Introduction to Advanced Computing II COMP1140

Course overview

Course description

This course includes COMP1110 and extends it with 12 one-hour lecture/tutorial/laboratory sessions. It introduces students to various areas of research in computer science, especially those research areas represented in the School of Computer Science, other than those covered in COMP1130. A number of research groups in the School will be responsible for various parts of the course. Each part will consist of some introductory lectures on the data structures and algorithms most relevant to the research area and an overview lecture on the research problems, techniques, and applications of the area. These topics will include graphs, sets, probability,  propositional logic and data modelling.

Rationale

For students already with a background in (procedural) programming, this first course on the curriculum for the BInfTech and BSEng degrees provides them with a grounding in object-oriented programming. The course is based on the conviction that modern object-oriented methods can deliver software systems that are extendable, reusable and reliable, across a wide range of problem domains.

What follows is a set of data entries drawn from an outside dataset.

===== config.mk =====
export PLATFORM = sky130hd
export DESIGN_NAME = alu_op_sequencer_flat
export DESIGN_NICKNAME = d
export VERILOG_FILES = /design/src/rtl/alu_seq_pkg.sv /design/src/rtl/alu_op_sequencer_if.sv /design/src/rtl/rv_regfile.sv /design/src/rtl/alu_op_sequencer.sv /design/src/flat_wrapper.sv
export SDC_FILE = /design/constraint.sdc
export NUM_CORES = 2
export LEC_CHECK = 0
export ABC_AREA = 1
export CELL_PAD_IN_SITES_DETAIL_PLACEMENT = 1
export CELL_PAD_IN_SITES_GLOBAL_PLACEMENT = 2
export CORE_ASPECT_RATIO = 0.7
export CORE_MARGIN = 2
export CORE_UTILIZATION = 32
export CTS_BUF_LIST = sky130_fd_sc_hd__clkbuf_8 sky130_fd_sc_hd__clkbuf_16
export CTS_CLUSTER_SIZE = 30
export DETAILED_ROUTE_END_ITERATION = 16
export HOLD_SLACK_MARGIN = 0.1
export PLACE_DENSITY = 0.79
export SLEW_MARGIN = 0
export SYNTH_ARGS = -nofsm -noshare
export SYNTH_HDL_FRONTEND = slang
export SYNTH_SLANG_ARGS = --single-unit

===== constraint.sdc =====
create_clock -name clk -period 36 [get_ports clk]
set_input_delay 5.4 -clock clk [delete_from_list [all_inputs] [get_ports clk]]
set_output_delay 5.4 -clock clk [all_outputs]
set_load 0.02 [all_outputs]

===== src/rtl/alu_seq_pkg.sv =====
// Shared widths, FSM state encoding and ALU control codes for the ALU operand sequencer.
package alu_seq_pkg;

  localparam int XLEN    = 32;
  localparam int REG_AW  = 5;
  localparam int REG_NUM = 1 << REG_AW;
  localparam int CNT_W   = 4;

  localparam logic ALU_ADD = 1'b0;
  localparam logic ALU_SUB = 1'b1;

  typedef enum logic [1:0] {
    IDLE,
    WAIT,
    WB
  } seq_state_e;

  function automatic logic is_x0(input logic [REG_AW-1:0] addr);
    return addr == '0;
  endfunction

endpackage


===== src/rtl/alu_op_sequencer_if.sv =====
// Operation request, ALU operand/result and completion signals of the ALU operand sequencer.
interface alu_op_sequencer_if;
  import alu_seq_pkg::*;

  logic              op_valid;
  logic              op_ready;
  logic [REG_AW-1:0] op_rs1;
  logic [REG_AW-1:0] op_rs2;
  logic [REG_AW-1:0] op_rd;
  logic              op_imm_sel;
  logic [XLEN-1:0]   op_imm;
  logic              op_ctrl;
  logic [XLEN-1:0]   data_r1;
  logic [XLEN-1:0]   data_r2;
  logic              ALUControl;
  logic [XLEN-1:0]   ALUResult;
  logic              Negative;
  logic              done;
  logic [XLEN-1:0]   result;
  logic              result_neg;
  logic              busy;

  // Master issues operations and hosts the ALU; slave is the sequencer.
  modport master (
    output op_valid, op_rs1, op_rs2, op_rd, op_imm_sel, op_imm, op_ctrl,
    output ALUResult, Negative,
    input  op_ready, data_r1, data_r2, ALUControl, done, result, result_neg, busy
  );

  modport slave (
    input  op_valid, op_rs1, op_rs2, op_rd, op_imm_sel, op_imm, op_ctrl,
    input  ALUResult, Negative,
    output op_ready, data_r1, data_r2, ALUControl, done, result, result_neg, busy
  );

endinterface


===== src/rtl/rv_regfile.sv =====
// 32 x XLEN register file: two combinational reads, one synchronous write, x0 hardwired to zero.
// A third debug read port is added when ALU_SEQ_DBG_EN is defined.
module rv_regfile
  import alu_seq_pkg::*;
(
  input  logic              clk,
  input  logic              rst,
  input  logic [REG_AW-1:0] ra1_i,
  input  logic [REG_AW-1:0] ra2_i,
  output logic [XLEN-1:0]   rd1_o,
  output logic [XLEN-1:0]   rd2_o,
`ifdef ALU_SEQ_DBG_EN
  input  logic [REG_AW-1:0] ra3_i,
  output logic [XLEN-1:0]   rd3_o,
`endif
  input  logic              we_i,
  input  logic [REG_AW-1:0] wa_i,
  input  logic [XLEN-1:0]   wd_i
);

  logic [XLEN-1:0] regs_q [REG_NUM];

  // Writes to x0 are dropped here so the sequencer can report them normally.
  always_ff @(posedge clk or posedge rst) begin
    if (rst) begin
      for (int i = 0; i < REG_NUM; i++) begin
        regs_q[i] <= '0;
      end
    end else if (we_i && !is_x0(wa_i)) begin
      regs_q[wa_i] <= wd_i;
    end
  end

  assign rd1_o = is_x0(ra1_i) ? '0 : regs_q[ra1_i];
  assign rd2_o = is_x0(ra2_i) ? '0 : regs_q[ra2_i];

`ifdef ALU_SEQ_DBG_EN
  assign rd3_o = is_x0(ra3_i) ? '0 : regs_q[ra3_i];
`endif

endmodule


===== src/rtl/alu_op_sequencer.sv =====
// Issue/writeback sequencer in front of a registered ALU: read operands, wait the ALU latency,
// capture the result and write it back. Optional debug read port enabled by ALU_SEQ_DBG_EN.
module alu_op_sequencer
  import alu_seq_pkg::*;
#(
  parameter int ALU_LATENCY = 1
) (
  input  logic              clk,
  input  logic              rst,
`ifdef ALU_SEQ_DBG_EN
  input  logic [REG_AW-1:0] dbg_addr,
  output logic [XLEN-1:0]   dbg_data,
`endif
  alu_op_sequencer_if.slave bus
);

  localparam logic [CNT_W-1:0] LAT_CNT = CNT_W'(ALU_LATENCY);

  seq_state_e        state_q;
  logic [CNT_W-1:0]  cnt_q;
  logic [CNT_W-1:0]  cnt_d;
  logic [XLEN-1:0]   data_r1_q;
  logic [XLEN-1:0]   data_r2_q;
  logic [XLEN-1:0]   data_r2_d;
  logic              ctrl_q;
  logic [REG_AW-1:0] rd_q;
  logic [XLEN-1:0]   result_q;
  logic              result_neg_q;
  logic              done_q;
  logic              ready_q;
  logic [XLEN-1:0]   rf_rd1;
  logic [XLEN-1:0]   rf_rd2;
  logic              wb_en;

  assign cnt_d     = cnt_q - CNT_W'(1);
  assign data_r2_d = bus.op_imm_sel ? bus.op_imm : rf_rd2;
  assign wb_en     = (state_q == WB);

  rv_regfile u_regfile (
    .clk   (clk),
    .rst   (rst),
    .ra1_i (bus.op_rs1),
    .ra2_i (bus.op_rs2),
    .rd1_o (rf_rd1),
    .rd2_o (rf_rd2),
`ifdef ALU_SEQ_DBG_EN
    .ra3_i (dbg_addr),
    .rd3_o (dbg_data),
`endif
    .we_i  (wb_en),
    .wa_i  (rd_q),
    .wd_i  (result_q)
  );

  // Ready stays low until the writeback edge so the next op always sees the committed value.
  always_ff @(posedge clk or posedge rst) begin
    if (rst) begin
      state_q      <= IDLE;
      cnt_q        <= '0;
      data_r1_q    <= '0;
      data_r2_q    <= '0;
      ctrl_q       <= ALU_ADD;
      rd_q         <= '0;
      result_q     <= '0;
      result_neg_q <= 1'b0;
      done_q       <= 1'b0;
      ready_q      <= 1'b1;
    end else begin
      case (state_q)
        IDLE: begin
          if (bus.op_valid && ready_q) begin
            data_r1_q <= rf_rd1;
            data_r2_q <= data_r2_d;
            ctrl_q    <= bus.op_ctrl;
            rd_q      <= bus.op_rd;
            cnt_q     <= LAT_CNT;
            ready_q   <= 1'b0;
            state_q   <= WAIT;
          end
        end
        WAIT: begin
          cnt_q <= cnt_d;
          if (cnt_q == CNT_W'(1)) begin
            result_q     <= bus.ALUResult;
            result_neg_q <= bus.Negative;
            done_q       <= 1'b1;
            state_q      <= WB;
          end
        end
        WB: begin
          done_q  <= 1'b0;
          ready_q <= 1'b1;
          state_q <= IDLE;
        end
        default: begin
          done_q  <= 1'b0;
          ready_q <= 1'b1;
          state_q <= IDLE;
        end
      endcase
    end
  end

  assign bus.op_ready   = ready_q;
  assign bus.busy       = ~ready_q;
  assign bus.data_r1    = data_r1_q;
  assign bus.data_r2    = data_r2_q;
  assign bus.ALUControl = ctrl_q;
  assign bus.done       = done_q;
  assign bus.result     = result_q;
  assign bus.result_neg = result_neg_q;

endmodule


===== src/flat_wrapper.sv =====
// flat-port wrapper written by rule: the top's interface ports become plain ports
module alu_op_sequencer_flat import alu_seq_pkg::*;
#(
  parameter int ALU_LATENCY = 1
)
  (clk, rst, bus_op_valid, bus_op_rs1, bus_op_rs2, bus_op_rd, bus_op_imm_sel, bus_op_imm, bus_op_ctrl, bus_ALUResult, bus_Negative, bus_op_ready, bus_data_r1, bus_data_r2, bus_ALUControl, bus_done, bus_result, bus_result_neg, bus_busy);
  alu_op_sequencer_if bus_i ();
  input  logic clk;
  input  logic rst;
  input wire logic [$bits(bus_i.op_valid)-1:0] bus_op_valid;
  input wire logic [$bits(bus_i.op_rs1)-1:0] bus_op_rs1;
  input wire logic [$bits(bus_i.op_rs2)-1:0] bus_op_rs2;
  input wire logic [$bits(bus_i.op_rd)-1:0] bus_op_rd;
  input wire logic [$bits(bus_i.op_imm_sel)-1:0] bus_op_imm_sel;
  input wire logic [$bits(bus_i.op_imm)-1:0] bus_op_imm;
  input wire logic [$bits(bus_i.op_ctrl)-1:0] bus_op_ctrl;
  input wire logic [$bits(bus_i.ALUResult)-1:0] bus_ALUResult;
  input wire logic [$bits(bus_i.Negative)-1:0] bus_Negative;
  output wire logic [$bits(bus_i.op_ready)-1:0] bus_op_ready;
  output wire logic [$bits(bus_i.data_r1)-1:0] bus_data_r1;
  output wire logic [$bits(bus_i.data_r2)-1:0] bus_data_r2;
  output wire logic [$bits(bus_i.ALUControl)-1:0] bus_ALUControl;
  output wire logic [$bits(bus_i.done)-1:0] bus_done;
  output wire logic [$bits(bus_i.result)-1:0] bus_result;
  output wire logic [$bits(bus_i.result_neg)-1:0] bus_result_neg;
  output wire logic [$bits(bus_i.busy)-1:0] bus_busy;
  assign bus_i.op_valid = bus_op_valid;
  assign bus_i.op_rs1 = bus_op_rs1;
  assign bus_i.op_rs2 = bus_op_rs2;
  assign bus_i.op_rd = bus_op_rd;
  assign bus_i.op_imm_sel = bus_op_imm_sel;
  assign bus_i.op_imm = bus_op_imm;
  assign bus_i.op_ctrl = bus_op_ctrl;
  assign bus_i.ALUResult = bus_ALUResult;
  assign bus_i.Negative = bus_Negative;
  assign bus_op_ready = bus_i.op_ready;
  assign bus_data_r1 = bus_i.data_r1;
  assign bus_data_r2 = bus_i.data_r2;
  assign bus_ALUControl = bus_i.ALUControl;
  assign bus_done = bus_i.done;
  assign bus_result = bus_i.result;
  assign bus_result_neg = bus_i.result_neg;
  assign bus_busy = bus_i.busy;
  alu_op_sequencer #(.ALU_LATENCY(ALU_LATENCY)) u_core (.clk(clk), .rst(rst), .bus(bus_i));
endmodule

==> flow_metrics.py <==
metrics = {
    "floorplanning": {
        "initial_core_util": 0.322,
        "pin_count": 186,
        "core_sq_um": 188000,
        "die_h_microns": 368,
        "rows": 133,
        "die_w_microns": 524,
        "design.die.area_sq_um": 193000,
    },
    "drt": {
        "drc_errors": 0,
        "first_pass_iters": 5,
        "viasPerCell": 5.68,
        "wl_microns": 298000,
        "drtAntennaViolNets": 0,
        "via_count": 62169,
        "drtIter0Drc": 7075,
        "wire_per_inst_microns": 27.2,
    },
    "global_route": {
        "grt_pass1_wl_microns": 437000,
        "grt_pass1_vias": 61744,
        "antenna_found_initial": 5,
        "overflow": 0,
        "grt_max_degree": 165,
        "grt.total_usage": 0.305,
    },
    "worst_setup_path": {
        "cp-start-kind": "primary input",
        "startpoint": "rst",
        "cp.required_ns": 36.80,
        "crit_family": "buffers and inverters",
        "cp.arrival_ns": 9.47,
        "crit_top_cell": "buf_4",
        "crit_buf_inv": 6,
        "max_stage_delay_ns": 0.83,
        "critical_path_class": "primary input to async pin",
        "crit-reg2reg-launch": "u_core.state_q[1]",
        "crit_fanout": 62,
        "endpoint_kind": "async pin",
        "crit_chain": "clkdlybuf4s50_1, clkinvlp_4, buf_4, buf_4, buf_4, buf_4",
        "critical-path-slowest-cell": "buf_4",
    },
    "timing": {
        "fmax_ghz": 0.115,
        "setup_violations": 0,
        "slew_violations": 0,
        "tns_ns": 0,
        "slew-limit-headroom": 0.0494,
        "post-route-period-util": 0.241,
        "finalHoldViolCount": 0,
        "tightest_slew_ns": 1.43,
        "rsz0062_at_grt": "no",
        "fin_hold_ws_ns": 0.402,
        "clock_skew_ns": 0.0243,
        "period_needed_ns": 8.67,
    },
    "power_and_ir_drop": {
        "powerDensity_nw_per_um2": 58.6,
        "ir_drop_mv": 0.0493,
        "leakage_nw": 30.3,
        "power.total_w": 0.00399,
    },
    "clock_tree": {
        "hold_buffers": 0,
        "path_clk_slew_ns": 0.06,
        "worstSkewPairLatency_ns": 0.80,
        "cts.repair.resized": 0,
        "cts.path.max_buffers": 3,
        "cts_tree": "yes",
        "cts_root_buffer": "clkbuf_16",
        "clock-sinks": 1135,
        "htree_levels": 4,
        "cts_setup_buffers": 0,
        "cts-buffers-inserted": 134,
    },
    "layout": {
        "final_area_sq_um": 68100,
        "area_growth_syn_to_layout_pct": 12.5,
        "finalCoreUtilization": 0.363,
        "nets": 8428,
        "drive_gt1_frac": 0.0465,
    },
    "placement": {
        "routabilityCongestion": 0.815,
        "numPortBuffers": 185,
        "dp_hpwl_microns": 162000,
        "place_area_sq_um": 63700,
    },
    "logic_synthesis": {
        "synth_ff_type": "dfrtp_1",
        "synth_enable_flop_cells": 0,
        "syn_nets": 8733,
        "syn_area_sq_um": 60600,
        "synth_area_leaders": "dfrtp_1 (47%), nand2_1 (22%), nand3_1 (12%)",
        "netlist_instances": 8646,
        "ys_async_sr_fraction": 1.00,
        "synth.largest_area_cell": "dfrtp_1",
        "yosysWarnings": 0,
        "synth_top_cell_area_share": 0.469,
        "ys_types": 29,
        "syn_area_per_cell_sq_um": 7.00,
        "ys_ff_latch": 1135,
        "ys_seq_area_frac": 0.469,
    },
    "run_status": {
        "status": "finished clean",
    },
    "job": {
        "drv_cap": 0,
    },
    "min_path": {
        "min_from": "u_core.u_regfile.regs_q[1023]",
        "min_path_type": "flip-flop to flip-flop",
    },
}
[placed cells by master (no fill, tap or decap), types with 3 or more instances in the layout]
master,count
a21oi_1,320
buf_12,6
buf_2,4
buf_4,115
buf_8,4
bufinv_16,7
clkbuf_16,141
clkbuf_8,26
clkdlybuf4s50_1,174
clkinv_2,22
dfrtp_1,1134
inv_1,203
inv_2,8
inv_4,3
inv_6,5
inv_8,3
nand2_1,3580
nand2_2,3
nand2_4,23
nand3_1,1440
nor2_1,167
nor2_4,5
nor3_1,3
nor3_2,5
nor4_4,4
o211ai_1,32
o21ai_0,946
o21ai_1,36
[logic make-up (layout without fill, tap and decap cells)]
| logic type | Yosys count | after routing | synth area share |
|---|---|---|---|
| muxes | 1 | 1 | 0.000165 |
| other | 0 | 2 | 0 |
| buffers and inverters | 933 | 724 | 0.0615 |
| AOI/OAI and AO/OA | 1339 | 1339 | 0.112 |
| adders and majority gates | 2 | 2 | 0.000413 |
| DFF | 1135 | 1135 | 0.469 |
| and+or+nand+nor | 5236 | 5236 | 0.357 |
[state kept, by name, indices dropped and copies added, names as in the netlist]
register / flops
u_core.bus.result: 32
u_core.u_regfile.regs_q: 1024
u_core.bus.op_ready: 1
u_core.rd_q: 5
u_core.bus.data_r1: 32
u_core.bus.result_neg: 1
u_core.cnt_q: 4
u_core.bus.done: 1
u_core.state_q: 2
u_core.bus.ALUControl: 1
u_core.bus.data_r2: 32
[worst register-to-register path: cells and delay by family, from the launching register on]
| family | cells | cell delay, ns |
|---|---|---|
| flops | 1 | 0.36 |
| buf+inv | 2 | 0.71 |
| simple gates | 5 | 2.71 |
| compound gates | 1 | 0.10 |
[cells in the mapped netlist (3+ instances only)]
library cell  count
inv_2             7
o211ai_1         32
nor3_1            3
clkbuf_1        517
clkbuf_2          5
o21ai_1          36
o21ai_0         946
nor2_2            5
buf_2           163
buf_1            58
nor4_4            4
buf_4             3
clkinv_1          4
nand2_2           9
nor2_1          169
nand2_1        3597
nor3_2            5
inv_1           176
a21oi_1         320
dfrtp_1        1134
nand3_1        1442
[power by group]
part / internal [W] / total [W] / switching (W)
registers: 0.00146 / 0.00167 / 0.000217
logic: 0.000268 / 0.000916 / 0.000648
clock network: 0.000807 / 0.00140 / 0.000592
total: 0.00253 / 0.00399 / 0.00146
[worst paths after layout]
| kind | to | slack [ns] | cells after the start |
|---|---|---|---|
| max in group clk | u_core.bus.data_r2[8] | 27.38 | 14 |
| min in group asynchronous | u_core.u_regfile.regs_q[724] | 4.98 | 2 |
| min reg2reg | u_core.u_regfile.regs_q[1023] | 0.40 | 0 |
| min | u_core.u_regfile.regs_q[1023] | 0.40 | 0 |
| max reg2reg | u_core.u_regfile.regs_q[607] | 31.96 | 8 |
| max | u_core.u_regfile.regs_q[449] | 27.33 | 6 |
[area by class of cell]
type,count,area (sq um)
Multi-Input combinational cell,6578,28600
Tap cell,2497,3120
Timing Repair Buffer,305,2830
Clock buffer,167,3890
Sequential cell,1135,28400
Clock inverter,65,468
Fill cell,23148,120000
Antenna cell,2,5.00
Inverter,187,748
[through the flow]
step | std cells | worst slack, ns
2_1_floorplan | 8646 | 14.93
3_3_place_gp | 10702 | 26.42
3_5_place_dp | 10702 | 26.30
4_1_cts | 10934 | 27.15
5_1_grt | 10934 | 26.80
6_report | 10936 | 27.33
[per-layer routing]
layer / vias to the layer above / routed length, microns / global-route usage
met5: - / 11 / 0
met4: 2 / 8570 / 0.0864
met3: 422 / 22800 / 0.0459
met2: 2560 / 128000 / 0.458
met1: 31703 / 138000 / 0.451
li1: 27482 / - / -
No activity file was read; power rests on OpenSTA's default activity.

Industrially relevant problems typically require programs of a size and complexity that renders undisciplined approaches to their construction destined to failure. This course also teaches the fundamental strategies of abstraction, decomposition and reuse as methods for overcoming these problems.

Ideas

This course will carry the main responsibility for:

  • the main concepts of an object-oriented programming language and their implementation in Eiffel,
  • program maintenance and development using an editor (Emacs) in the context of a conventional operating system (Linux),
  • the systematic use of an agreed programming style (layout, name convention, documentation),
  • introducing the general idea of abstraction as a tool for combating complexity in systems (data abstraction, design by contract),
  • developing a stepwise refinement approach to implementing large programs,
  • describing the software development life-cycle as a model of the process of software construction, and
  • introducing formal systems and notations as software-engineering tools.

Topics

The following topics will be covered:

  • a review of the basic concepts of imperative programming,
  • the principles of object orientation,
  • the basic Eiffel classes (BOOLEAN, INTEGER, CHARACTER, REAL, DOUBLE) and library classes (STRING, ARRAY),
  • the run-time structures of Eiffel (object store (heap), activation stack, current object, memory management),
  • elements of algorithms (techniques using iteration, loop invariants, simple solutions to search and sort problems),
  • abstraction mechanisms (assertions on routines, design by contract, assertions on loops, assertions on classes) and extendibility mechanisms (class inheritance, generic classes),
  • basic data types: enumerations, lists, stacks, queues, tables, arrays, graphs, sets; their algebraic properties and use in problem solving,
  • data structures,
  • sorting and searching: serial and binary searching, O(n*n) sorting algorithms,
  • recursive algorithms: comparison with iteration, connection with induction,
  • simple regular expressions,
  • fundamental problem solving, and
  • software quality: unit testing strategies, pre- and post-conditions, loop and class invariants.

Technical skills

Upon completion of the course the student will be able to use a modern GUI-based computer system (Unix, CDE) to perform the following tasks:

  • effectively use web, news and email utilities,
  • construct directory subsystems to support laboratory and assignment tasks,
  • use a modern editor system (Emacs) to write simple text documents, and compile and execute Eiffel programs (GnuEiffel compiler system),
  • use the wild-card expansion facilities of the shell to match multiple files,
  • use the UNIX grep tool to find files containing targeted regular expressions, and
  • proficiently use Emacs to edit Eiffel programs and to view the short forms of Eiffel classes.

Textbooks

Alfred V. Aho and Jeffrey D. Ullman, Foundations of Computer Science, C Edition, 1995.

Workload

Forty two one-hour lectures, ten two-hour tutorial/laboratory sessions.